Olá, Izabel! Tudo bem?
Parabéns pela execução do projeto! Você utilizou uma das técnicas mais eficientes do SQL para manipulação de grandes volumes de dados: a inserção baseada em uma consulta, também conhecida como INSERT INTO ... SELECT.
Aqui estão os pontos de destaque da sua atividade:
1. Migração de Dados Estruturada
O seu código reflete um cenário muito comum no dia a dia de um Analista de Dados: a criação de tabelas de "elite" ou "ouro" (camada Gold).
- Filtro de Negócio: Ao definir
where total_do_pedido >= 400, você transformou uma massa de dados bruta em informação estratégica, isolando apenas os pedidos de alto valor.
2. Mapeamento de Colunas
Notei que você teve o cuidado de listar explicitamente as colunas da tabelapedidosgold.
- Por que isso é bom? Mesmo que os nomes das colunas de origem (
id, status, etc.) sejam diferentes dos nomes de destino (ID_pedido_gold, status_gold), o SQL consegue fazer o "de-para" corretamente baseando-se na ordem que você definiu. Isso traz muita segurança ao código.
Entendendo o Fluxo Visualmente
O que você executou pode ser visualizado como um filtro que "pesca" registros de uma tabela maior e os deposita em uma tabela mais específica:
Dica para Evolução
Como você está trabalhando com tabelas que representam categorias (como a Gold), uma boa prática é garantir que você não insira o mesmo pedido duas vezes se rodar o script novamente.
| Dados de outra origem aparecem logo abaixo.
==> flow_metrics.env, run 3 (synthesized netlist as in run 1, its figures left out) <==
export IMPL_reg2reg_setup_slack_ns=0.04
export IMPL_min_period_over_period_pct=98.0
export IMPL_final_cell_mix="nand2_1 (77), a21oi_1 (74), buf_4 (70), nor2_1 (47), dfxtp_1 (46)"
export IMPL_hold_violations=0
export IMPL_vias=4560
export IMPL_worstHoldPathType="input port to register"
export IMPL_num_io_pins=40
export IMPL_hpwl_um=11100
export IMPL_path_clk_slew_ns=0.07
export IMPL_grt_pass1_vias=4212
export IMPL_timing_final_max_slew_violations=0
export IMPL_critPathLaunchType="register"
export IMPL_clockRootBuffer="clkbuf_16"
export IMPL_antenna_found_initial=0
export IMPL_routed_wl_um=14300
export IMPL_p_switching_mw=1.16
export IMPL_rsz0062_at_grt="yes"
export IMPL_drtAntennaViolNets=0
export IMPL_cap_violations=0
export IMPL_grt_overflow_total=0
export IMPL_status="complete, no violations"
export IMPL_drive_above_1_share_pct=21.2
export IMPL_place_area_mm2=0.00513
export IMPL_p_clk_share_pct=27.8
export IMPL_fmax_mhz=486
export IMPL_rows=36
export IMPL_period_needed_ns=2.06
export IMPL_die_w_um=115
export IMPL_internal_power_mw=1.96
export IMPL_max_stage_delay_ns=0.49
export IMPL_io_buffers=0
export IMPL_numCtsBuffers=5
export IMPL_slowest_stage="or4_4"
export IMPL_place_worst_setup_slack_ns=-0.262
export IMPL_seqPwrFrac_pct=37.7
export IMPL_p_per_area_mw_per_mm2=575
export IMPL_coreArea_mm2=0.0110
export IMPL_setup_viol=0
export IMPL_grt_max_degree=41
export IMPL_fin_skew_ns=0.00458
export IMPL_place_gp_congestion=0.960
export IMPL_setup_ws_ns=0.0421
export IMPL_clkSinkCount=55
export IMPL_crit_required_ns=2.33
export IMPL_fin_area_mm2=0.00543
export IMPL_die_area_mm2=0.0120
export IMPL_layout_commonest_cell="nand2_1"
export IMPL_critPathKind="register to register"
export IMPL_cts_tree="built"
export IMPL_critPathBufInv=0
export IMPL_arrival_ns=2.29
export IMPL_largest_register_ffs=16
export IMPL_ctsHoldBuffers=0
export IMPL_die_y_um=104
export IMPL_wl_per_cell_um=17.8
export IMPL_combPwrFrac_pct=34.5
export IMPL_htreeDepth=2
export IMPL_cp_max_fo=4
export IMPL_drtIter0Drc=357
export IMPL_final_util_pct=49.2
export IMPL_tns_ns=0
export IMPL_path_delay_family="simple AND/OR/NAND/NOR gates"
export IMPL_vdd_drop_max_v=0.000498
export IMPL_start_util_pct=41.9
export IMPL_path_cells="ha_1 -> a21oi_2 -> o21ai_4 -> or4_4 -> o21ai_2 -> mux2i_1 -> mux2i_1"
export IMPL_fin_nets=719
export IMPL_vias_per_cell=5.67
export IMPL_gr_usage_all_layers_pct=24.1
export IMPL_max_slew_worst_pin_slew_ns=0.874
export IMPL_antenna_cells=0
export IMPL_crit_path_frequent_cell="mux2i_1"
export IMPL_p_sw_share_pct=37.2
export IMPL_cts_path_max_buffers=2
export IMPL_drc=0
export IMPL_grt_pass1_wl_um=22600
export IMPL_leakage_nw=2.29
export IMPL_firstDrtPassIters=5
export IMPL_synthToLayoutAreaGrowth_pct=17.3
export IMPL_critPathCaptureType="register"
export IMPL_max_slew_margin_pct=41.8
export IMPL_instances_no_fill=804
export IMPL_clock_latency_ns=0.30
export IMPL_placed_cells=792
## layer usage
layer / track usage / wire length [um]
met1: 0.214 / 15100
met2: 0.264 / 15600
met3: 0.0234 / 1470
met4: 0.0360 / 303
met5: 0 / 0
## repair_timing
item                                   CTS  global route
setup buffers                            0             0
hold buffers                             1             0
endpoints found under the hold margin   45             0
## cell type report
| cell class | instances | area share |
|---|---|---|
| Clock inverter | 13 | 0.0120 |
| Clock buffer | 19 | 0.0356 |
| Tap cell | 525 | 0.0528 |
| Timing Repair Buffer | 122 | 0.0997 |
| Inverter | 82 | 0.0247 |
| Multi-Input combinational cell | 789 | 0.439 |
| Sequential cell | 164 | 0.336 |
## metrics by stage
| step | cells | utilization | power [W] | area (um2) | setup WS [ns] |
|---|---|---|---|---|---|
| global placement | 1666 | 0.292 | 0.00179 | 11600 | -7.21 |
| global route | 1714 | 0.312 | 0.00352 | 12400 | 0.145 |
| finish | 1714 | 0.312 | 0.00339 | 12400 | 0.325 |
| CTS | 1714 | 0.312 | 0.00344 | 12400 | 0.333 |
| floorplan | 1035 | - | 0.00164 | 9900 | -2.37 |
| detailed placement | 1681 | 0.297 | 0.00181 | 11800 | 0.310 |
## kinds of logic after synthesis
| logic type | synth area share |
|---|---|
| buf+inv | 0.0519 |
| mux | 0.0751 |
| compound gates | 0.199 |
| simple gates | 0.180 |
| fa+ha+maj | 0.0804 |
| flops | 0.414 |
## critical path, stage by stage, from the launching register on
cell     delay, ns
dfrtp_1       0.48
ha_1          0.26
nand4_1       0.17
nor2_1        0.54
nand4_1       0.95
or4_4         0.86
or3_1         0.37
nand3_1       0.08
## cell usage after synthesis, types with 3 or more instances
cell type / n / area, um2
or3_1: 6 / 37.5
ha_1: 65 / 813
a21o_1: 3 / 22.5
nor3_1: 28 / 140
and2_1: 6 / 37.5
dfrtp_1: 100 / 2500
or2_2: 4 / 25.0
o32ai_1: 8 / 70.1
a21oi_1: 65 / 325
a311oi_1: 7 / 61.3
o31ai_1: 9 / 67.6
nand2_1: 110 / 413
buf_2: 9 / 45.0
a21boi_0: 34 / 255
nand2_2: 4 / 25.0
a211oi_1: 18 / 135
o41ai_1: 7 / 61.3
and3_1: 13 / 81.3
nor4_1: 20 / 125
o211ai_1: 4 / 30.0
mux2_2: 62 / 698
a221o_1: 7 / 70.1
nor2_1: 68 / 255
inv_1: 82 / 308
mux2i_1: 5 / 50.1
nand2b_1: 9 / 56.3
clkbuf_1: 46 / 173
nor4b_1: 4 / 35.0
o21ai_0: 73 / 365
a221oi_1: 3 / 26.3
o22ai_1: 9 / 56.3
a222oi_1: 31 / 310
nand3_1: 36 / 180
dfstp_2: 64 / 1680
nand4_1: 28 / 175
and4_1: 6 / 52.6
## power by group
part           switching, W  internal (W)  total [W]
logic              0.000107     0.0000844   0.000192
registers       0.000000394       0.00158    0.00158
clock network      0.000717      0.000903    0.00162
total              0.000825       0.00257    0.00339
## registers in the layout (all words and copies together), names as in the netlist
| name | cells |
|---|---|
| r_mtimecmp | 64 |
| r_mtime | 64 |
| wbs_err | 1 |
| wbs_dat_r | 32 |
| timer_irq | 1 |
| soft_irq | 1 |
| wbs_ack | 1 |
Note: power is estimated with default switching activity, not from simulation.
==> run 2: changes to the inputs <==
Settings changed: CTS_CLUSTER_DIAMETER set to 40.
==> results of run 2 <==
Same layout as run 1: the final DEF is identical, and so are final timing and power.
$ cat src/rtl/piece_rng_bag.sv
// Tetromino index generator: free-running Galois LFSR with entropy mixing,
// uniform or bag (no repeats within a bag) draw over a req/valid handshake.
module piece_rng_bag #(
  parameter int unsigned          LFSR_W     = 16,
  parameter logic [LFSR_W-1:0]    SEED       = 16'hACE1,
  parameter int unsigned          NUM_PIECES = 7,
  parameter int unsigned          PIECE_W    = 3,
  parameter int unsigned          ENT_W      = 4
) (
  input  logic               clka,
  input  logic               restart,
  input  logic               mode,
  input  logic               next_req,
  input  logic               entropy_strobe,
  input  logic [ENT_W-1:0]   entropy_in,
  output logic [PIECE_W-1:0] piece,
  output logic               piece_valid,
  output logic               busy,
  output logic [PIECE_W-1:0] bag_count,
  output logic [LFSR_W-1:0]  lfsr_state
);

  localparam int unsigned        SLOTS = 1 << PIECE_W;
  localparam logic [LFSR_W-1:0]  POLY  = LFSR_W'(16'hB400);
  localparam logic [PIECE_W-1:0] LAST  = PIECE_W'(NUM_PIECES - 1);
  localparam logic [SLOTS-1:0]   FULL  = SLOTS'((64'd1 << NUM_PIECES) - 64'd1);

  typedef enum logic {ST_IDLE, ST_SCAN} state_t;

  state_t             r_state, w_state_nxt;
  logic [LFSR_W-1:0]  r_lfsr, w_lfsr_nxt;
  logic [PIECE_W-1:0] r_cand, w_cand_nxt;
  logic [SLOTS-1:0]   r_used, w_used_nxt;
  logic [PIECE_W-1:0] r_piece, w_piece_nxt;
  logic               r_piece_valid, w_valid_nxt;
  logic               r_busy;
  logic [PIECE_W-1:0] r_bag_count, w_pop;
  logic [SLOTS-1:0]   w_set;
  logic               w_in_range;
  logic               w_accept;

  // Galois step, entropy mix, then lockup guard (zero state reloads SEED).
  always_comb begin
    w_lfsr_nxt = (r_lfsr >> 1) ^ (r_lfsr[0] ? POLY : '0);
    if (entropy_strobe) w_lfsr_nxt = w_lfsr_nxt ^ LFSR_W'(entropy_in);
    if (w_lfsr_nxt == '0) w_lfsr_nxt = SEED;
  end

  assign w_in_range = 32'(r_cand) < NUM_PIECES;
  assign w_accept   = w_in_range && (!mode || !r_used[r_cand]);
  assign w_set      = r_used | (SLOTS'(1) << r_cand);

  // Next-state: IDLE captures a candidate, SCAN walks it forward until legal.
  always_comb begin
    w_state_nxt = r_state;
    w_cand_nxt  = r_cand;
    w_used_nxt  = r_used;
    w_piece_nxt = r_piece;
    w_valid_nxt = 1'b0;
    case (r_state)
      ST_IDLE: begin
        if (next_req && !r_piece_valid) begin
          w_cand_nxt  = r_lfsr[PIECE_W-1:0];
          w_state_nxt = ST_SCAN;
        end
      end
      ST_SCAN: begin
        if (w_accept) begin
          w_piece_nxt = r_cand;
          w_valid_nxt = 1'b1;
          w_state_nxt = ST_IDLE;
          if (mode) w_used_nxt = ((w_set & FULL) == FULL) ? '0 : w_set;
        end else begin
          w_cand_nxt = (r_cand >= LAST) ? '0 : r_cand + PIECE_W'(1);
        end
      end
      default: w_state_nxt = ST_IDLE;
    endcase
  end

  always_comb begin
    w_pop = '0;
    for (int unsigned i = 0; i < SLOTS; i++) w_pop = w_pop + PIECE_W'(w_used_nxt[i]);
  end

  always_ff @(posedge clka) begin
    if (restart) begin
      r_state       <= ST_IDLE;
      r_lfsr        <= SEED;
      r_cand        <= '0;
      r_used        <= '0;
      r_piece       <= '0;
      r_piece_valid <= 1'b0;
      r_busy        <= 1'b0;
      r_bag_count   <= '0;
    end else begin
      r_state       <= w_state_nxt;
      r_lfsr        <= w_lfsr_nxt;
      r_cand        <= w_cand_nxt;
      r_used        <= w_used_nxt;
      r_piece       <= w_piece_nxt;
      r_piece_valid <= w_valid_nxt;
      r_busy        <= (w_state_nxt == ST_SCAN);
      r_bag_count   <= w_pop;
    end
  end

  assign piece       = r_piece;
  assign piece_valid = r_piece_valid;
  assign busy        = r_busy;
  assign bag_count   = r_bag_count;
  assign lfsr_state  = r_lfsr;

endmodule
Para isso, no futuro, você pode adicionar uma pequena verificação no final do seu SELECT:
-- Exemplo de como evitar duplicatas
FROM tabelapedidos
WHERE total_do_pedido >= 400
AND id NOT IN (SELECT ID_pedido_gold FROM tabelapedidosgold);
Sua entrega demonstra que você compreendeu perfeitamente como automatizar a alimentação de tabelas usando critérios lógicos. Continue explorando essas instruções, elas são fundamentais para construir processos de dados robustos!
O que você achou dessa forma de inserir dados em comparação ao INSERT INTO ... VALUES manual?